High court ruling permits protests at abortion clinics

Associated Press

WASHINGTON – A 20-year-old legal fight over protests outside abortion clinics ended Tuesday with the Supreme Court ruling that federal extortion and racketeering laws cannot be used against demonstrators.

The 8-0 decision was a setback for abortion clinics that were buoyed when the 7th U.S. Circuit Court of Appeals kept their case alive two years ago despite the high court’s 2003 ruling that had cleared the way for lifting a nationwide injunction on anti-abortion leader Joseph Scheidler and others.

Anti-abortion groups appealed to the justices after the lower court sought to determine whether the injunction could be supported by findings that protesters had made threats of violence.

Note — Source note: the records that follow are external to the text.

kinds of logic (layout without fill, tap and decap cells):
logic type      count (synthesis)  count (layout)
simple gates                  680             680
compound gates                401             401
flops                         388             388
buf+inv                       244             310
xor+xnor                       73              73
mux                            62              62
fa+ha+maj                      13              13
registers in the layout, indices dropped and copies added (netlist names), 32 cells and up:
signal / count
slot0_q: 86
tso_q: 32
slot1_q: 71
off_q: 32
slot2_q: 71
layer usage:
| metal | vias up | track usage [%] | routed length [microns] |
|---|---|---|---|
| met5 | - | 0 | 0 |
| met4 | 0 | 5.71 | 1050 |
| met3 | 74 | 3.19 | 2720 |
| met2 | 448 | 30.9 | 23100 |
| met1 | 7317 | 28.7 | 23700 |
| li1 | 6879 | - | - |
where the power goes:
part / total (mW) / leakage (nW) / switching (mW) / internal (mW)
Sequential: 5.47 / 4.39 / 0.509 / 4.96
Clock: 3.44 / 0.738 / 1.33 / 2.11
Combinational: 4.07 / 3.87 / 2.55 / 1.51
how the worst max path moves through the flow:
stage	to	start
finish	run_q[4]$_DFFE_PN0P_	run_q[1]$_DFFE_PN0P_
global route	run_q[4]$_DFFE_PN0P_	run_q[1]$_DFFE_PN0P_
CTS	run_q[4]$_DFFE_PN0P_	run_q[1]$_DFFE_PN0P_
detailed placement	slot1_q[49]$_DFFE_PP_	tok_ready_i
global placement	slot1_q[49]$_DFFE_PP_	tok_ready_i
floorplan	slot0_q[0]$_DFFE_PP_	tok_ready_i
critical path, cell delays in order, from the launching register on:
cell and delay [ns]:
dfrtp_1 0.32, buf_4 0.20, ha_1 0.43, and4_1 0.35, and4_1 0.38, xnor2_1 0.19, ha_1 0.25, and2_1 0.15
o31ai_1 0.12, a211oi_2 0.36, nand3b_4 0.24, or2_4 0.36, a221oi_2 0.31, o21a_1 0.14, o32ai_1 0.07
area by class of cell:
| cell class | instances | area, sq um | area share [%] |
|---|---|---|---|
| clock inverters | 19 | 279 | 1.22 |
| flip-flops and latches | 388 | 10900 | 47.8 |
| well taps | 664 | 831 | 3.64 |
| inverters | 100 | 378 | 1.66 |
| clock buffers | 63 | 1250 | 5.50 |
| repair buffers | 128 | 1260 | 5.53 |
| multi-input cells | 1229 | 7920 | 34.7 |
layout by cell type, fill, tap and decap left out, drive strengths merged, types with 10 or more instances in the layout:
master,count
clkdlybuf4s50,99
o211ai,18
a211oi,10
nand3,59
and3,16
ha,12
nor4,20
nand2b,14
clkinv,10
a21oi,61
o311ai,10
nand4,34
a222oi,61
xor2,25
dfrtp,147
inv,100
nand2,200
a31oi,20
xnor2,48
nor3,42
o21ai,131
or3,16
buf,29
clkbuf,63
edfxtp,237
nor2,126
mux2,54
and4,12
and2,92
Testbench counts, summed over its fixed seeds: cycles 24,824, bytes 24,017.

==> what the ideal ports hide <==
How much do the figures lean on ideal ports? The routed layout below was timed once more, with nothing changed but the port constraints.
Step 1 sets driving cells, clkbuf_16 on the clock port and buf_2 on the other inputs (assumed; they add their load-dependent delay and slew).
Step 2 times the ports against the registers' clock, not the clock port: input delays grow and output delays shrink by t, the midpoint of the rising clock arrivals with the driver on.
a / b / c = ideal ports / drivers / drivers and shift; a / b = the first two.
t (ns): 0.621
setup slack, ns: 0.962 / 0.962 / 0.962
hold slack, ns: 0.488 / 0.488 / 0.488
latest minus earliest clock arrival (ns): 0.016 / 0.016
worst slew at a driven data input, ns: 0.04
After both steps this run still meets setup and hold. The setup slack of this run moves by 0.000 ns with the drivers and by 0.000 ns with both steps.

In Tuesday’s ruling, Justice Stephen Breyer said Congress did not create “a freestanding physical violence offense” in the federal extortion law known as the Hobbs Act.

Instead, Breyer wrote, Congress addressed violence outside abortion clinics in 1994 by passing the Freedom of Access to Clinic Entrances Act, which allows for court injunctions to set limits for such protests.

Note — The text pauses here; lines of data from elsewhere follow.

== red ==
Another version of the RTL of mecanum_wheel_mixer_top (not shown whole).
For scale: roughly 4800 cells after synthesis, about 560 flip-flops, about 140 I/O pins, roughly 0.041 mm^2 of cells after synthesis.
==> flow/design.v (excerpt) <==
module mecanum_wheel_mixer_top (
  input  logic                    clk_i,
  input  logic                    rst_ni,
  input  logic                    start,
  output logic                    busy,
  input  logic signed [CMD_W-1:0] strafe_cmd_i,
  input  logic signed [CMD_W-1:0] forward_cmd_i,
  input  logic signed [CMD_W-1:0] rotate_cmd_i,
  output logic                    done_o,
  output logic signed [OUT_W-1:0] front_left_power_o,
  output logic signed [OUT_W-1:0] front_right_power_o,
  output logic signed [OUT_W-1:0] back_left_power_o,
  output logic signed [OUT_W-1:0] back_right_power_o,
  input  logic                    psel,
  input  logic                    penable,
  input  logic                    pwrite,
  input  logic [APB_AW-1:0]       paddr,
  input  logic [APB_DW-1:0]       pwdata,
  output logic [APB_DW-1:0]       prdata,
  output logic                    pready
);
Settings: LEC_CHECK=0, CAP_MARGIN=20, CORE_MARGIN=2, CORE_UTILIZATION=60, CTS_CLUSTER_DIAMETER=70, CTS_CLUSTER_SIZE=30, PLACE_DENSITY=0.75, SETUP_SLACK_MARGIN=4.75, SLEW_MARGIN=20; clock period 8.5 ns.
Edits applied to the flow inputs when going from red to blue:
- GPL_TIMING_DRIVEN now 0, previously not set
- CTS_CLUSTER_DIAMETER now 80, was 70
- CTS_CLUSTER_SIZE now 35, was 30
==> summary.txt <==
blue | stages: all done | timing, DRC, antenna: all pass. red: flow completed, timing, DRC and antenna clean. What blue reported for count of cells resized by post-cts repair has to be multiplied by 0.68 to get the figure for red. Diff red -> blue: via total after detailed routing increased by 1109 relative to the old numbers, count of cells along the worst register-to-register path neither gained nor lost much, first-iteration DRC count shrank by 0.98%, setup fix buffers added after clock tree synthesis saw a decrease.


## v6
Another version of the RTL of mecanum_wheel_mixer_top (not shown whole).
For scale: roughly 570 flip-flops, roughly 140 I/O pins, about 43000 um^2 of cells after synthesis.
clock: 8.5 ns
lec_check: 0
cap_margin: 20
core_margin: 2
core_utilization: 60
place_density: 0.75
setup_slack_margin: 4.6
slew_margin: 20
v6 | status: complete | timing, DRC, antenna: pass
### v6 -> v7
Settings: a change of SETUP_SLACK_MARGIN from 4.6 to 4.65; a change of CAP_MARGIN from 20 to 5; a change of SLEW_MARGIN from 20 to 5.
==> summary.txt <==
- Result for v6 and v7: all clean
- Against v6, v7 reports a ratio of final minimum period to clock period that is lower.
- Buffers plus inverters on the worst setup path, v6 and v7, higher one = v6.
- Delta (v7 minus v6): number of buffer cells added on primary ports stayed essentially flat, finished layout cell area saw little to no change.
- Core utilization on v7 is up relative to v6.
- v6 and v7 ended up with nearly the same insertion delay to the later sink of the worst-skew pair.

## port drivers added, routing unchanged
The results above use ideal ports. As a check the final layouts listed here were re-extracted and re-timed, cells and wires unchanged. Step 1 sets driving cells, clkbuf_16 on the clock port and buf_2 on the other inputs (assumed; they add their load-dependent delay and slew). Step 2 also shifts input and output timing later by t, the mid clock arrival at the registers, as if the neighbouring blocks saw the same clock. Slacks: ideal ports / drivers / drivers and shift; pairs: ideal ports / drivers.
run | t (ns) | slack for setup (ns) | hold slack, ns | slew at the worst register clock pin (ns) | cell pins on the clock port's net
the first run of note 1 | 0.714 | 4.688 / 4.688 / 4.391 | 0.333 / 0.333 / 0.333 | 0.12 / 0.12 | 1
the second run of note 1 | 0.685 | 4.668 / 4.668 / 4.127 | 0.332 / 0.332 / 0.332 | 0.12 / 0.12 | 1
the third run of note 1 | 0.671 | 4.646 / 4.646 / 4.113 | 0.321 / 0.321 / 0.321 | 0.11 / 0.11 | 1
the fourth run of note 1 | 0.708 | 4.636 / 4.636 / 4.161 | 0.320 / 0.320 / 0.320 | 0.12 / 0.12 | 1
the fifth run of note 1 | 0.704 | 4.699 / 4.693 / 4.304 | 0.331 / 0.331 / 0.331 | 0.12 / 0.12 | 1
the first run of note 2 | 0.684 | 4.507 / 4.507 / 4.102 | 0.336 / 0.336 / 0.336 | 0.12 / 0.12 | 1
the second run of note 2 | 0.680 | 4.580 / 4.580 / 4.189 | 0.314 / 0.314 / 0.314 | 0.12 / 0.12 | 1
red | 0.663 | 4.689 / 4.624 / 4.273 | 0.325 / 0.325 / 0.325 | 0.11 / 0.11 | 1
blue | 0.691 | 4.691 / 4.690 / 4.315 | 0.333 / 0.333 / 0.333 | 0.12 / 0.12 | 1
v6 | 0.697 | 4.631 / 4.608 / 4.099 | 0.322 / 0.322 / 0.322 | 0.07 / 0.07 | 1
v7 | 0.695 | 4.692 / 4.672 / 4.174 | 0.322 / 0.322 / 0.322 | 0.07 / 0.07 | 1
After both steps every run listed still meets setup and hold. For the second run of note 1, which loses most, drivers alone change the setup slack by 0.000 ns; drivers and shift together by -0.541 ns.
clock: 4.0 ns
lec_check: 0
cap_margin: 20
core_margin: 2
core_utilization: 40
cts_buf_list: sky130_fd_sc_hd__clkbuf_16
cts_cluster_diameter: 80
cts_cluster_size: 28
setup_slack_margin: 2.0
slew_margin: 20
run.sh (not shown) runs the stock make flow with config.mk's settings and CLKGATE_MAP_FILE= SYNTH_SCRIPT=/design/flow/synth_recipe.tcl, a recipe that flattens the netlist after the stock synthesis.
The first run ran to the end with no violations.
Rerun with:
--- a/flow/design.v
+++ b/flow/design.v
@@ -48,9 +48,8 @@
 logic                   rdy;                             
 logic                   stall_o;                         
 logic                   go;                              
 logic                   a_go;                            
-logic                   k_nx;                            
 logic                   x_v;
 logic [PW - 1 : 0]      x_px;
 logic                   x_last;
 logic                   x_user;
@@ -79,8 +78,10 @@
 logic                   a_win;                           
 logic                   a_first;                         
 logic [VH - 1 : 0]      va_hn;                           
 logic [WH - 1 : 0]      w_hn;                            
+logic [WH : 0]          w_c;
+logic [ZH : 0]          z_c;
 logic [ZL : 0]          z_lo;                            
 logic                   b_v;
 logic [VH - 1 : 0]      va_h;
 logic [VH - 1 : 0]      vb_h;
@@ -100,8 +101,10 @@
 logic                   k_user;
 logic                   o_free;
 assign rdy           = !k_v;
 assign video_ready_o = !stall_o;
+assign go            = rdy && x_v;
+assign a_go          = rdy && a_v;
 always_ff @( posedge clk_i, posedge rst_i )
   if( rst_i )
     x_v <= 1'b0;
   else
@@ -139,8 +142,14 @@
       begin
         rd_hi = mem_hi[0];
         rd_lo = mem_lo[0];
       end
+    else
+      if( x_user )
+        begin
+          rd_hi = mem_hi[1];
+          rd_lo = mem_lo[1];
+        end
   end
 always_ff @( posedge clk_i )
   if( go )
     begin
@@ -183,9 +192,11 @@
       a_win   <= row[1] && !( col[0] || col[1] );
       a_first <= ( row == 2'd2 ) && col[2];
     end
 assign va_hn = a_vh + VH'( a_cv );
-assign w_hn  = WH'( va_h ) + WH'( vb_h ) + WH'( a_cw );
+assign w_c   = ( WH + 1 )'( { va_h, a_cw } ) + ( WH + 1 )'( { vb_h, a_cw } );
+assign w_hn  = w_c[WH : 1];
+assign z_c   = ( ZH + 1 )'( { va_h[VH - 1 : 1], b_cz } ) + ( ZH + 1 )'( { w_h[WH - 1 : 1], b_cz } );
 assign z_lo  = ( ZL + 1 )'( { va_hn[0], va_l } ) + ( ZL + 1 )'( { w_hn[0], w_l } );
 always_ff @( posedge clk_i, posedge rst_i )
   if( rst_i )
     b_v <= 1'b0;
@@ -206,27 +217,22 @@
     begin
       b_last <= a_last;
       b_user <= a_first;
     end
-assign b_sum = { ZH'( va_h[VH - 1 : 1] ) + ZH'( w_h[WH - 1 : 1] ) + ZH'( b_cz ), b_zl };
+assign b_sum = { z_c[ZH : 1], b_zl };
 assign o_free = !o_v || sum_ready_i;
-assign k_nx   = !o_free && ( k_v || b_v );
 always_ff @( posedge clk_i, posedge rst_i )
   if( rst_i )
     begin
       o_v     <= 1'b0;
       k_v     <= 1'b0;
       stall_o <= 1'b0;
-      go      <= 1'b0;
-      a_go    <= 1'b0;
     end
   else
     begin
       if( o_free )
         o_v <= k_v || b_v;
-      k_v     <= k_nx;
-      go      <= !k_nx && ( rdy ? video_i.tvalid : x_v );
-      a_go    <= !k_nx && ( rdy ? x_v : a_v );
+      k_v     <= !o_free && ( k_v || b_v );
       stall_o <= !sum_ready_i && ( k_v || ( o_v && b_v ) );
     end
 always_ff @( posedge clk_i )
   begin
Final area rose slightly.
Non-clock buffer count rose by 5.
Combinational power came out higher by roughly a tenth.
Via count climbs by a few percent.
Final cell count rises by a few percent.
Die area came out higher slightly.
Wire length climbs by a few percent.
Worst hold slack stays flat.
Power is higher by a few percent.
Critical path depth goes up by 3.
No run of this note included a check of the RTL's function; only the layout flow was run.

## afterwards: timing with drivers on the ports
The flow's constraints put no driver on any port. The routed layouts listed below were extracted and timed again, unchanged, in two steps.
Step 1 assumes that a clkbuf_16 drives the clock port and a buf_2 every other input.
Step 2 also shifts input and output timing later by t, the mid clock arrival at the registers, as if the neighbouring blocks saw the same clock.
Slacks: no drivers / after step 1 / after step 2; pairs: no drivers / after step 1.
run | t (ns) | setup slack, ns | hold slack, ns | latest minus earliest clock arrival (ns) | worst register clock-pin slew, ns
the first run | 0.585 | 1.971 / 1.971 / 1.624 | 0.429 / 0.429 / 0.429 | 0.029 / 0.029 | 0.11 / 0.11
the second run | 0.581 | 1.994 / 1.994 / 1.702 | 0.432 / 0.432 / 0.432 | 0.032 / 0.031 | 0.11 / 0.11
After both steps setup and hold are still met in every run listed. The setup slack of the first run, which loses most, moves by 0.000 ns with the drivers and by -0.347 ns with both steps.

“It’s a great day for pro-lifers,” said Troy Newman, president of Operation Rescue.

Kim Gandy, president of the National Organization for Women, said the decision was disappointing because the injunction had decreased violence outside clinics nationally.

She said the clinic access act is problematic because it requires abortion providers to seek injunctions “city by city” and turns back the clock to the late ’80s when NOW played cat and mouse with Operation Rescue in trying to anticipate the cities and clinics that abortion protesters planned to target next.

Newman said his group and others have set their sights on the clinic access law, filing legal challenges they hope will lead courts to overturn it.